> **Exercise details**
Nothing should be left out: output all of the entries exactly.

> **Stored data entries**
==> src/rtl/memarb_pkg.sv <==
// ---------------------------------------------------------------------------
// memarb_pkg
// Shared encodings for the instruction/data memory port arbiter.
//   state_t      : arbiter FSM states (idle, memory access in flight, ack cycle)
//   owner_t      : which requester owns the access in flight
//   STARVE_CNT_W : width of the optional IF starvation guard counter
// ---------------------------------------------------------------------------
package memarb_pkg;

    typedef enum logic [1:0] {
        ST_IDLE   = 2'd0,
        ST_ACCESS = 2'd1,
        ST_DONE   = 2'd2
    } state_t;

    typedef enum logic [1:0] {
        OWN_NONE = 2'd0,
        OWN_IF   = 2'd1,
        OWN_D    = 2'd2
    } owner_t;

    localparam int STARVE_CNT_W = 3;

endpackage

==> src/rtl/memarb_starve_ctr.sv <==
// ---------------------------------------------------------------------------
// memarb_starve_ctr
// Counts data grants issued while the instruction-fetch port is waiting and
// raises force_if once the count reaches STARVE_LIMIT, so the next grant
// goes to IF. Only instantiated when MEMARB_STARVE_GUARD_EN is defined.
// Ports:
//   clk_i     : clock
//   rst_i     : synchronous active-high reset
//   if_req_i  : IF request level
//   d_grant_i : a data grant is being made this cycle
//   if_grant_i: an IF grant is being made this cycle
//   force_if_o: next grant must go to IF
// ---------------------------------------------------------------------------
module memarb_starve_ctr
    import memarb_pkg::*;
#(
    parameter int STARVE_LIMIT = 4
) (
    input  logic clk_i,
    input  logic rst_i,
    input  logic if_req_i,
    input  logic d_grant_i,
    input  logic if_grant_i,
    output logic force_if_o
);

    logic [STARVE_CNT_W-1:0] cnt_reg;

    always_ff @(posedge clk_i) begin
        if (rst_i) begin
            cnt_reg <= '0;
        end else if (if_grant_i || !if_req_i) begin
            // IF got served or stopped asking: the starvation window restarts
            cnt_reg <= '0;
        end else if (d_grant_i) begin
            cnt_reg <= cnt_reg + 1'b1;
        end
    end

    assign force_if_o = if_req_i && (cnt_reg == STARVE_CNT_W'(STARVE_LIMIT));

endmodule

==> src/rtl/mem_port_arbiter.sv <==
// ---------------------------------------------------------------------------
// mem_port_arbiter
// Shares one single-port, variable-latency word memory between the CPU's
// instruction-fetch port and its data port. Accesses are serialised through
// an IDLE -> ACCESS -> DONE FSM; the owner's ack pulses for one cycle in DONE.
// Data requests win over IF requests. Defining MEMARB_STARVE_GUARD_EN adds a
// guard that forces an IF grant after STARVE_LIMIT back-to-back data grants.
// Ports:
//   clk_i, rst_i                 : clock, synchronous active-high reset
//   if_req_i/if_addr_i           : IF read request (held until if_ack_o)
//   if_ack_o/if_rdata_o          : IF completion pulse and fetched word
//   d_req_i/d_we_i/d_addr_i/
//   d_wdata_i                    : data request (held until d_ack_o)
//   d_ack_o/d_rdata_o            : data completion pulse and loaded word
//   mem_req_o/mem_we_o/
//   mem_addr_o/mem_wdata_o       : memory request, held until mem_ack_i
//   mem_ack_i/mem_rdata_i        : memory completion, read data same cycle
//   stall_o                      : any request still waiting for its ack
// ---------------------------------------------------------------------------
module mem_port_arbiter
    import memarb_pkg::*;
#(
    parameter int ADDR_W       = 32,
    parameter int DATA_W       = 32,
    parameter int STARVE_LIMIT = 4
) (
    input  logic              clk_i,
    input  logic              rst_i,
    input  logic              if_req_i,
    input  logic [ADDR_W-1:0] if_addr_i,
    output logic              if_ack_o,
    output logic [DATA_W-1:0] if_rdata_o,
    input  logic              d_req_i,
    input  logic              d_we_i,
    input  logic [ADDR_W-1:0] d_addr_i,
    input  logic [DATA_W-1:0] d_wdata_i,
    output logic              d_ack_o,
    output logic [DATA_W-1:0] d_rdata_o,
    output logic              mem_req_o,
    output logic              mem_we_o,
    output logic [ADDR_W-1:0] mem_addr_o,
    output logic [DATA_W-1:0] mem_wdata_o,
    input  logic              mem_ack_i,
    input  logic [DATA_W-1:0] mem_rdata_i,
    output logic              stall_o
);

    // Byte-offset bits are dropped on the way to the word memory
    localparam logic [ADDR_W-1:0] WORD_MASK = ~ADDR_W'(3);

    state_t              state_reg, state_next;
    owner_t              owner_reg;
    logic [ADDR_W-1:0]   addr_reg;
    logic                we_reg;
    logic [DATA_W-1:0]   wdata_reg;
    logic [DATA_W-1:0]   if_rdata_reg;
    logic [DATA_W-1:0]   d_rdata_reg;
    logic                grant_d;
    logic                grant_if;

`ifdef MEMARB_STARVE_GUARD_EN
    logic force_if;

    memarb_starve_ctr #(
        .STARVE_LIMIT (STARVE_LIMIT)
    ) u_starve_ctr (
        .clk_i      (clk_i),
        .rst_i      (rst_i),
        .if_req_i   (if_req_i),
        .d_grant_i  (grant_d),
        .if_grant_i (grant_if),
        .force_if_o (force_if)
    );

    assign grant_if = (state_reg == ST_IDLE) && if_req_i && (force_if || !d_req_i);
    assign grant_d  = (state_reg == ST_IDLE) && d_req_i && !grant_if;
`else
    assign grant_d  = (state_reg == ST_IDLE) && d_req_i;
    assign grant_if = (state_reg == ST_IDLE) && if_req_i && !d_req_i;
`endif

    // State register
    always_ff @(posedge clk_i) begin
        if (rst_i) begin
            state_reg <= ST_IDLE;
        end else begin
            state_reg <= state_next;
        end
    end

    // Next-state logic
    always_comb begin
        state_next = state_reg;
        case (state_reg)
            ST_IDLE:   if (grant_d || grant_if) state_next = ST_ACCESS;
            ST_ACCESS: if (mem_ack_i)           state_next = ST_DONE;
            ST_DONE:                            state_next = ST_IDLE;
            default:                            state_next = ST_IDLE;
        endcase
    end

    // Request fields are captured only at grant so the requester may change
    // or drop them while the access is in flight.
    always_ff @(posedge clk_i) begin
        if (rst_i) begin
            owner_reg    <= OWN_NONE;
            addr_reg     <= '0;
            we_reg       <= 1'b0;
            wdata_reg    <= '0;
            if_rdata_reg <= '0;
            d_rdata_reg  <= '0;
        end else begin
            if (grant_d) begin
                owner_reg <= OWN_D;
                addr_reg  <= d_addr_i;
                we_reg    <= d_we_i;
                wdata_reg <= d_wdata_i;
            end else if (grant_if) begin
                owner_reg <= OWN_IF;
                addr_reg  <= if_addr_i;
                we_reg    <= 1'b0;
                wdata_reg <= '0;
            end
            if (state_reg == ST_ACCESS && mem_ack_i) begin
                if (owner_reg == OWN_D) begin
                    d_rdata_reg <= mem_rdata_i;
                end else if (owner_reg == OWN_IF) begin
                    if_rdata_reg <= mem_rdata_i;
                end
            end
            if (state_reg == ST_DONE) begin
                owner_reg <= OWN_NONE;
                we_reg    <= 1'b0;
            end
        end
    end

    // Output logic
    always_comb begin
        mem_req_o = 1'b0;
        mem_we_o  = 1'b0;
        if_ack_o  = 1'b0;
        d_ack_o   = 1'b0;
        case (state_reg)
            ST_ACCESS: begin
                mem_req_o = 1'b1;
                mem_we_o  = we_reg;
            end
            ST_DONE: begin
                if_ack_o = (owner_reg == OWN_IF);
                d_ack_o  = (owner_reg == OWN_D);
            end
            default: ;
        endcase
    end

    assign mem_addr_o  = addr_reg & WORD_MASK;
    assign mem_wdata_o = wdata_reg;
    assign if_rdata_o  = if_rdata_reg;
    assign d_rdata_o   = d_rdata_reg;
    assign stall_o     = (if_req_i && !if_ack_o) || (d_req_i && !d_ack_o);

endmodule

> **Result of the exercise**
==> src/rtl/memarb_pkg.sv <==
// ---------------------------------------------------------------------------
// memarb_pkg
// Shared encodings for the instruction/data memory port arbiter.
//   state_t      : arbiter FSM states (idle, memory access in flight, ack cycle)
//   owner_t      : which requester owns the access in flight
//   STARVE_CNT_W : width of the optional IF starvation guard counter
// ---------------------------------------------------------------------------
package memarb_pkg;

    typedef enum logic [1:0] {
        ST_IDLE   = 2'd0,
        ST_ACCESS = 2'd1,
        ST_DONE   = 2'd2
    } state_t;

    typedef enum logic [1:0] {
        OWN_NONE = 2'd0,
        OWN_IF   = 2'd1,
        OWN_D    = 2'd2
    } owner_t;

    localparam int STARVE_CNT_W = 3;

endpackage

==> src/rtl/memarb_starve_ctr.sv <==
// ---------------------------------------------------------------------------
// memarb_starve_ctr
// Counts data grants issued while the instruction-fetch port is waiting and
// raises force_if once the count reaches STARVE_LIMIT, so the next grant
// goes to IF. Only instantiated when MEMARB_STARVE_GUARD_EN is defined.
// Ports:
//   clk_i     : clock
//   rst_i     : synchronous active-high reset
//   if_req_i  : IF request level
//   d_grant_i : a data grant is being made this cycle
//   if_grant_i: an IF grant is being made this cycle
//   force_if_o: next grant must go to IF
// ---------------------------------------------------------------------------
module memarb_starve_ctr
    import memarb_pkg::*;
#(
    parameter int STARVE_LIMIT = 4
) (
    input  logic clk_i,
    input  logic rst_i,
    input  logic if_req_i,
    input  logic d_grant_i,
    input  logic if_grant_i,
    output logic force_if_o
);

    logic [STARVE_CNT_W-1:0] cnt_reg;

    always_ff @(posedge clk_i) begin
        if (rst_i) begin
            cnt_reg <= '0;
        end else if (if_grant_i || !if_req_i) begin
            // IF got served or stopped asking: the starvation window restarts
            cnt_reg <= '0;
        end else if (d_grant_i) begin
            cnt_reg <= cnt_reg + 1'b1;
        end
    end

    assign force_if_o = if_req_i && (cnt_reg == STARVE_CNT_W'(STARVE_LIMIT));

endmodule

==> src/rtl/mem_port_arbiter.sv <==
// ---------------------------------------------------------------------------
// mem_port_arbiter
// Shares one single-port, variable-latency word memory between the CPU's
// instruction-fetch port and its data port. Accesses are serialised through
// an IDLE -> ACCESS -> DONE FSM; the owner's ack pulses for one cycle in DONE.
// Data requests win over IF requests. Defining MEMARB_STARVE_GUARD_EN adds a
// guard that forces an IF grant after STARVE_LIMIT back-to-back data grants.
// Ports:
//   clk_i, rst_i                 : clock, synchronous active-high reset
//   if_req_i/if_addr_i           : IF read request (held until if_ack_o)
//   if_ack_o/if_rdata_o          : IF completion pulse and fetched word
//   d_req_i/d_we_i/d_addr_i/
//   d_wdata_i                    : data request (held until d_ack_o)
//   d_ack_o/d_rdata_o            : data completion pulse and loaded word
//   mem_req_o/mem_we_o/
//   mem_addr_o/mem_wdata_o       : memory request, held until mem_ack_i
//   mem_ack_i/mem_rdata_i        : memory completion, read data same cycle
//   stall_o                      : any request still waiting for its ack
// ---------------------------------------------------------------------------
module mem_port_arbiter
    import memarb_pkg::*;
#(
    parameter int ADDR_W       = 32,
    parameter int DATA_W       = 32,
    parameter int STARVE_LIMIT = 4
) (
    input  logic              clk_i,
    input  logic              rst_i,
    input  logic              if_req_i,
    input  logic [ADDR_W-1:0] if_addr_i,
    output logic              if_ack_o,
    output logic [DATA_W-1:0] if_rdata_o,
    input  logic              d_req_i,
    input  logic              d_we_i,
    input  logic [ADDR_W-1:0] d_addr_i,
    input  logic [DATA_W-1:0] d_wdata_i,
    output logic              d_ack_o,
    output logic [DATA_W-1:0] d_rdata_o,
    output logic              mem_req_o,
    output logic              mem_we_o,
    output logic [ADDR_W-1:0] mem_addr_o,
    output logic [DATA_W-1:0] mem_wdata_o,
    input  logic              mem_ack_i,
    input  logic [DATA_W-1:0] mem_rdata_i,
    output logic              stall_o
);

    // Byte-offset bits are dropped on the way to the word memory
    localparam logic [ADDR_W-1:0] WORD_MASK = ~ADDR_W'(3);

    state_t              state_reg, state_next;
    owner_t              owner_reg;
    logic [ADDR_W-1:0]   addr_reg;
    logic                we_reg;
    logic [DATA_W-1:0]   wdata_reg;
    logic [DATA_W-1:0]   if_rdata_reg;
    logic [DATA_W-1:0]   d_rdata_reg;
    logic                grant_d;
    logic                grant_if;

`ifdef MEMARB_STARVE_GUARD_EN
    logic force_if;

    memarb_starve_ctr #(
        .STARVE_LIMIT (STARVE_LIMIT)
    ) u_starve_ctr (
        .clk_i      (clk_i),
        .rst_i      (rst_i),
        .if_req_i   (if_req_i),
        .d_grant_i  (grant_d),
        .if_grant_i (grant_if),
        .force_if_o (force_if)
    );

    assign grant_if = (state_reg == ST_IDLE) && if_req_i && (force_if || !d_req_i);
    assign grant_d  = (state_reg == ST_IDLE) && d_req_i && !grant_if;
`else
    assign grant_d  = (state_reg == ST_IDLE) && d_req_i;
    assign grant_if = (state_reg == ST_IDLE) && if_req_i && !d_req_i;
`endif

    // State register
    always_ff @(posedge clk_i) begin
        if (rst_i) begin
            state_reg <= ST_IDLE;
        end else begin
            state_reg <= state_next;
        end
    end

    // Next-state logic
    always_comb begin
        state_next = state_reg;
        case (state_reg)
            ST_IDLE:   if (grant_d || grant_if) state_next = ST_ACCESS;
            ST_ACCESS: if (mem_ack_i)           state_next = ST_DONE;
            ST_DONE:                            state_next = ST_IDLE;
            default:                            state_next = ST_IDLE;
        endcase
    end

    // Request fields are captured only at grant so the requester may change
    // or drop them while the access is in flight.
    always_ff @(posedge clk_i) begin
        if (rst_i) begin
            owner_reg    <= OWN_NONE;
            addr_reg     <= '0;
            we_reg       <= 1'b0;
            wdata_reg    <= '0;
            if_rdata_reg <= '0;
            d_rdata_reg  <= '0;
        end else begin
            if (grant_d) begin
                owner_reg <= OWN_D;
                addr_reg  <= d_addr_i;
                we_reg    <= d_we_i;
                wdata_reg <= d_wdata_i;
            end else if (grant_if) begin
                owner_reg <= OWN_IF;
                addr_reg  <= if_addr_i;
                we_reg    <= 1'b0;
                wdata_reg <= '0;
            end
            if (state_reg == ST_ACCESS && mem_ack_i) begin
                if (owner_reg == OWN_D) begin
                    d_rdata_reg <= mem_rdata_i;
                end else if (owner_reg == OWN_IF) begin
                    if_rdata_reg <= mem_rdata_i;
                end
            end
            if (state_reg == ST_DONE) begin
                owner_reg <= OWN_NONE;
                we_reg    <= 1'b0;
            end
        end
    end

    // Output logic
    always_comb begin
        mem_req_o = 1'b0;
        mem_we_o  = 1'b0;
        if_ack_o  = 1'b0;
        d_ack_o   = 1'b0;
        case (state_reg)
            ST_ACCESS: begin
                mem_req_o = 1'b1;
                mem_we_o  = we_reg;
            end
            ST_DONE: begin
                if_ack_o = (owner_reg == OWN_IF);
                d_ack_o  = (owner_reg == OWN_D);
            end
            default: ;
        endcase
    end

    assign mem_addr_o  = addr_reg & WORD_MASK;
    assign mem_wdata_o = wdata_reg;
    assign if_rdata_o  = if_rdata_reg;
    assign d_rdata_o   = d_rdata_reg;
    assign stall_o     = (if_req_i && !if_ack_o) || (d_req_i && !d_ack_o);

endmodule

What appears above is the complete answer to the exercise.